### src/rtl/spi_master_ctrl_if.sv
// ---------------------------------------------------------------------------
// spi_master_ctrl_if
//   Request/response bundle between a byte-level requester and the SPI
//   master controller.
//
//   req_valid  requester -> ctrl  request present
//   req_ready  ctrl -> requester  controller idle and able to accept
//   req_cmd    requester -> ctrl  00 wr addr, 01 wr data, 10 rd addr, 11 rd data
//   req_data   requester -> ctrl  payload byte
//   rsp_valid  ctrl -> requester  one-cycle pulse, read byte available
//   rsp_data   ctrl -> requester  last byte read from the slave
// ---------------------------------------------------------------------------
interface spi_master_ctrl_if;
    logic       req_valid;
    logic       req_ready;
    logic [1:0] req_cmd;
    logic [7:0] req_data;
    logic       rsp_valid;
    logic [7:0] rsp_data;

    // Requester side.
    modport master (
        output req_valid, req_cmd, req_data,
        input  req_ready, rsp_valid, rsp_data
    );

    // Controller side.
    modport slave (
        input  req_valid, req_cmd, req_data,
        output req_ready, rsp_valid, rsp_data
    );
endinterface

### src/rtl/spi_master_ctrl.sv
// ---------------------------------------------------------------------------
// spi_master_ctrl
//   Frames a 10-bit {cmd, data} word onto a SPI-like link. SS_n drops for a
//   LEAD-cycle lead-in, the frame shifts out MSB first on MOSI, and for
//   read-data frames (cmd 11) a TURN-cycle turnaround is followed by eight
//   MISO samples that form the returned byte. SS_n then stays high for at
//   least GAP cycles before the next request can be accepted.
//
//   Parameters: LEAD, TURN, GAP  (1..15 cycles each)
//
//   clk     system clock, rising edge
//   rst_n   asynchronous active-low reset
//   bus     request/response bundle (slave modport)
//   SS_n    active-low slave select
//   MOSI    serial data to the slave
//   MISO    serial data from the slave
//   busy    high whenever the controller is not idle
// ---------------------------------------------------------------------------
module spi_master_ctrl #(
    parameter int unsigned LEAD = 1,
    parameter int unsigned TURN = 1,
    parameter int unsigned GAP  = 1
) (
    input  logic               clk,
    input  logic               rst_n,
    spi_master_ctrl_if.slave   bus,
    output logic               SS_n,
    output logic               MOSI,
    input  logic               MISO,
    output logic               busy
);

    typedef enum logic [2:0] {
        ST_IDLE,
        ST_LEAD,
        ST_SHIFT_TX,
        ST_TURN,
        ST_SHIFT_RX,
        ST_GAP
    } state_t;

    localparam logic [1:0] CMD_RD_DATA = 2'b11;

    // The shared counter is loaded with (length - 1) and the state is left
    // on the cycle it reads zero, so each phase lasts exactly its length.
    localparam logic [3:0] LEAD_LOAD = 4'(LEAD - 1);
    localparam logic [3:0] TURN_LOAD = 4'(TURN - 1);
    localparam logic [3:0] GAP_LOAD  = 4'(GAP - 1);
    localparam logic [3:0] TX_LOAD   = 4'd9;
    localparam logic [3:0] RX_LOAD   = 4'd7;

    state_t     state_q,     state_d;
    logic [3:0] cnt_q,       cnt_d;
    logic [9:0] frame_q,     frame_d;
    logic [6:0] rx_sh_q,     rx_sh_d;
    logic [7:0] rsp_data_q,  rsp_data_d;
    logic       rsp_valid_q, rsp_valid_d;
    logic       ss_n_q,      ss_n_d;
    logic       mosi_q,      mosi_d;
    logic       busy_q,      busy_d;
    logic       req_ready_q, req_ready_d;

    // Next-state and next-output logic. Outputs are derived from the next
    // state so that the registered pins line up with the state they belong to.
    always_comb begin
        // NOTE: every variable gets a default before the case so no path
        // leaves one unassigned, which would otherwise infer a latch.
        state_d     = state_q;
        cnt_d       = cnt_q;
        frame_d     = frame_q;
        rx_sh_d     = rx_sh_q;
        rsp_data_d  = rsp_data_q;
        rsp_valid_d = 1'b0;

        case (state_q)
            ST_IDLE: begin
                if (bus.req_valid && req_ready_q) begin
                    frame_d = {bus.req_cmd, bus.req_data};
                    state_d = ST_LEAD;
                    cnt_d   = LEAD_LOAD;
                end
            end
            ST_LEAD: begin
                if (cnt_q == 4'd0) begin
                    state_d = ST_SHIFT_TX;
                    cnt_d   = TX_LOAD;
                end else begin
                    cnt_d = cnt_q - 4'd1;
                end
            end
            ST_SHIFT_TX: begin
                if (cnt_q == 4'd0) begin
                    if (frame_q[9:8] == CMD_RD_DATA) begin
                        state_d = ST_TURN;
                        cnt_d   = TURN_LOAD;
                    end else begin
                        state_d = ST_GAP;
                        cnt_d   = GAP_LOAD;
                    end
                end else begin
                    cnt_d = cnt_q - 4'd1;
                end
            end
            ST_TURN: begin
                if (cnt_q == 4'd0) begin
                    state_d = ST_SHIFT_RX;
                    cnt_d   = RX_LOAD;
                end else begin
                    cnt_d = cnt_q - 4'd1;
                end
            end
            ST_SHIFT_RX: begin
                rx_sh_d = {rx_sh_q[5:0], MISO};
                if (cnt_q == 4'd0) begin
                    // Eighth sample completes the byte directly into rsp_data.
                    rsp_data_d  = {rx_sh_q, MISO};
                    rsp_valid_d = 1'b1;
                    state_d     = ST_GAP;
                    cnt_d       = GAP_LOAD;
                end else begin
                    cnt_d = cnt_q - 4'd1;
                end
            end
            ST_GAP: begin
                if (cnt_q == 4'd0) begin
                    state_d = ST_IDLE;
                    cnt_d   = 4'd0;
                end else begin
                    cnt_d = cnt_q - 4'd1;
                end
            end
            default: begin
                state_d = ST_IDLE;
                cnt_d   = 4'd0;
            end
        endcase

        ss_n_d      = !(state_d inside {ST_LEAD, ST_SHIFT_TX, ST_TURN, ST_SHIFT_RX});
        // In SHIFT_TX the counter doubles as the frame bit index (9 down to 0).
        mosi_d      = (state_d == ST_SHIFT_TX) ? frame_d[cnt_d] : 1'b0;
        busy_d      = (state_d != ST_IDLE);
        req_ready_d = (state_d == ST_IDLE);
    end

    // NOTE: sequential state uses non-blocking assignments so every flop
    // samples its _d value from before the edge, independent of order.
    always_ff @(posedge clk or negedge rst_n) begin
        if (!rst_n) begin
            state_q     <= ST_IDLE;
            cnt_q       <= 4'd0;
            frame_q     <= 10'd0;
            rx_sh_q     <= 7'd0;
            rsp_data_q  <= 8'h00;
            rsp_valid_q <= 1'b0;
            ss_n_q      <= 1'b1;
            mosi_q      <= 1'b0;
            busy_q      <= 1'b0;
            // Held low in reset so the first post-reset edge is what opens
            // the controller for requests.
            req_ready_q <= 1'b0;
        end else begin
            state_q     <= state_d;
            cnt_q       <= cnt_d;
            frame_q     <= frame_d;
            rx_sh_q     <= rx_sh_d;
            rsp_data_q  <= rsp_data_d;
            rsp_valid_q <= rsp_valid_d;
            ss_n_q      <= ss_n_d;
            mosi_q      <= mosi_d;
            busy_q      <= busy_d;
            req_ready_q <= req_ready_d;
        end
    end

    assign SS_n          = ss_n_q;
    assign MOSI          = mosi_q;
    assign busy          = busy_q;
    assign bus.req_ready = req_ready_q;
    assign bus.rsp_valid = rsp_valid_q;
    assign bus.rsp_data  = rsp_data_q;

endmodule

What this task involves » Please transcribe the data shown above in full, exactly as it stands.

Problem solution »
### src/rtl/spi_master_ctrl_if.sv
// ---------------------------------------------------------------------------
// spi_master_ctrl_if
//   Request/response bundle between a byte-level requester and the SPI
//   master controller.
//
//   req_valid  requester -> ctrl  request present
//   req_ready  ctrl -> requester  controller idle and able to accept
//   req_cmd    requester -> ctrl  00 wr addr, 01 wr data, 10 rd addr, 11 rd data
//   req_data   requester -> ctrl  payload byte
//   rsp_valid  ctrl -> requester  one-cycle pulse, read byte available
//   rsp_data   ctrl -> requester  last byte read from the slave
// ---------------------------------------------------------------------------
interface spi_master_ctrl_if;
    logic       req_valid;
    logic       req_ready;
    logic [1:0] req_cmd;
    logic [7:0] req_data;
    logic       rsp_valid;
    logic [7:0] rsp_data;

    // Requester side.
    modport master (
        output req_valid, req_cmd, req_data,
        input  req_ready, rsp_valid, rsp_data
    );

    // Controller side.
    modport slave (
        input  req_valid, req_cmd, req_data,
        output req_ready, rsp_valid, rsp_data
    );
endinterface

### src/rtl/spi_master_ctrl.sv
// ---------------------------------------------------------------------------
// spi_master_ctrl
//   Frames a 10-bit {cmd, data} word onto a SPI-like link. SS_n drops for a
//   LEAD-cycle lead-in, the frame shifts out MSB first on MOSI, and for
//   read-data frames (cmd 11) a TURN-cycle turnaround is followed by eight
//   MISO samples that form the returned byte. SS_n then stays high for at
//   least GAP cycles before the next request can be accepted.
//
//   Parameters: LEAD, TURN, GAP  (1..15 cycles each)
//
//   clk     system clock, rising edge
//   rst_n   asynchronous active-low reset
//   bus     request/response bundle (slave modport)
//   SS_n    active-low slave select
//   MOSI    serial data to the slave
//   MISO    serial data from the slave
//   busy    high whenever the controller is not idle
// ---------------------------------------------------------------------------
module spi_master_ctrl #(
    parameter int unsigned LEAD = 1,
    parameter int unsigned TURN = 1,
    parameter int unsigned GAP  = 1
) (
    input  logic               clk,
    input  logic               rst_n,
    spi_master_ctrl_if.slave   bus,
    output logic               SS_n,
    output logic               MOSI,
    input  logic               MISO,
    output logic               busy
);

    typedef enum logic [2:0] {
        ST_IDLE,
        ST_LEAD,
        ST_SHIFT_TX,
        ST_TURN,
        ST_SHIFT_RX,
        ST_GAP
    } state_t;

    localparam logic [1:0] CMD_RD_DATA = 2'b11;

    // The shared counter is loaded with (length - 1) and the state is left
    // on the cycle it reads zero, so each phase lasts exactly its length.
    localparam logic [3:0] LEAD_LOAD = 4'(LEAD - 1);
    localparam logic [3:0] TURN_LOAD = 4'(TURN - 1);
    localparam logic [3:0] GAP_LOAD  = 4'(GAP - 1);
    localparam logic [3:0] TX_LOAD   = 4'd9;
    localparam logic [3:0] RX_LOAD   = 4'd7;

    state_t     state_q,     state_d;
    logic [3:0] cnt_q,       cnt_d;
    logic [9:0] frame_q,     frame_d;
    logic [6:0] rx_sh_q,     rx_sh_d;
    logic [7:0] rsp_data_q,  rsp_data_d;
    logic       rsp_valid_q, rsp_valid_d;
    logic       ss_n_q,      ss_n_d;
    logic       mosi_q,      mosi_d;
    logic       busy_q,      busy_d;
    logic       req_ready_q, req_ready_d;

    // Next-state and next-output logic. Outputs are derived from the next
    // state so that the registered pins line up with the state they belong to.
    always_comb begin
        // NOTE: every variable gets a default before the case so no path
        // leaves one unassigned, which would otherwise infer a latch.
        state_d     = state_q;
        cnt_d       = cnt_q;
        frame_d     = frame_q;
        rx_sh_d     = rx_sh_q;
        rsp_data_d  = rsp_data_q;
        rsp_valid_d = 1'b0;

        case (state_q)
            ST_IDLE: begin
                if (bus.req_valid && req_ready_q) begin
                    frame_d = {bus.req_cmd, bus.req_data};
                    state_d = ST_LEAD;
                    cnt_d   = LEAD_LOAD;
                end
            end
            ST_LEAD: begin
                if (cnt_q == 4'd0) begin
                    state_d = ST_SHIFT_TX;
                    cnt_d   = TX_LOAD;
                end else begin
                    cnt_d = cnt_q - 4'd1;
                end
            end
            ST_SHIFT_TX: begin
                if (cnt_q == 4'd0) begin
                    if (frame_q[9:8] == CMD_RD_DATA) begin
                        state_d = ST_TURN;
                        cnt_d   = TURN_LOAD;
                    end else begin
                        state_d = ST_GAP;
                        cnt_d   = GAP_LOAD;
                    end
                end else begin
                    cnt_d = cnt_q - 4'd1;
                end
            end
            ST_TURN: begin
                if (cnt_q == 4'd0) begin
                    state_d = ST_SHIFT_RX;
                    cnt_d   = RX_LOAD;
                end else begin
                    cnt_d = cnt_q - 4'd1;
                end
            end
            ST_SHIFT_RX: begin
                rx_sh_d = {rx_sh_q[5:0], MISO};
                if (cnt_q == 4'd0) begin
                    // Eighth sample completes the byte directly into rsp_data.
                    rsp_data_d  = {rx_sh_q, MISO};
                    rsp_valid_d = 1'b1;
                    state_d     = ST_GAP;
                    cnt_d       = GAP_LOAD;
                end else begin
                    cnt_d = cnt_q - 4'd1;
                end
            end
            ST_GAP: begin
                if (cnt_q == 4'd0) begin
                    state_d = ST_IDLE;
                    cnt_d   = 4'd0;
                end else begin
                    cnt_d = cnt_q - 4'd1;
                end
            end
            default: begin
                state_d = ST_IDLE;
                cnt_d   = 4'd0;
            end
        endcase

        ss_n_d      = !(state_d inside {ST_LEAD, ST_SHIFT_TX, ST_TURN, ST_SHIFT_RX});
        // In SHIFT_TX the counter doubles as the frame bit index (9 down to 0).
        mosi_d      = (state_d == ST_SHIFT_TX) ? frame_d[cnt_d] : 1'b0;
        busy_d      = (state_d != ST_IDLE);
        req_ready_d = (state_d == ST_IDLE);
    end

    // NOTE: sequential state uses non-blocking assignments so every flop
    // samples its _d value from before the edge, independent of order.
    always_ff @(posedge clk or negedge rst_n) begin
        if (!rst_n) begin
            state_q     <= ST_IDLE;
            cnt_q       <= 4'd0;
            frame_q     <= 10'd0;
            rx_sh_q     <= 7'd0;
            rsp_data_q  <= 8'h00;
            rsp_valid_q <= 1'b0;
            ss_n_q      <= 1'b1;
            mosi_q      <= 1'b0;
            busy_q      <= 1'b0;
            // Held low in reset so the first post-reset edge is what opens
            // the controller for requests.
            req_ready_q <= 1'b0;
        end else begin
            state_q     <= state_d;
            cnt_q       <= cnt_d;
            frame_q     <= frame_d;
            rx_sh_q     <= rx_sh_d;
            rsp_data_q  <= rsp_data_d;
            rsp_valid_q <= rsp_valid_d;
            ss_n_q      <= ss_n_d;
            mosi_q      <= mosi_d;
            busy_q      <= busy_d;
            req_ready_q <= req_ready_d;
        end
    end

    assign SS_n          = ss_n_q;
    assign MOSI          = mosi_q;
    assign busy          = busy_q;
    assign bus.req_ready = req_ready_q;
    assign bus.rsp_valid = rsp_valid_q;
    assign bus.rsp_data  = rsp_data_q;

endmodule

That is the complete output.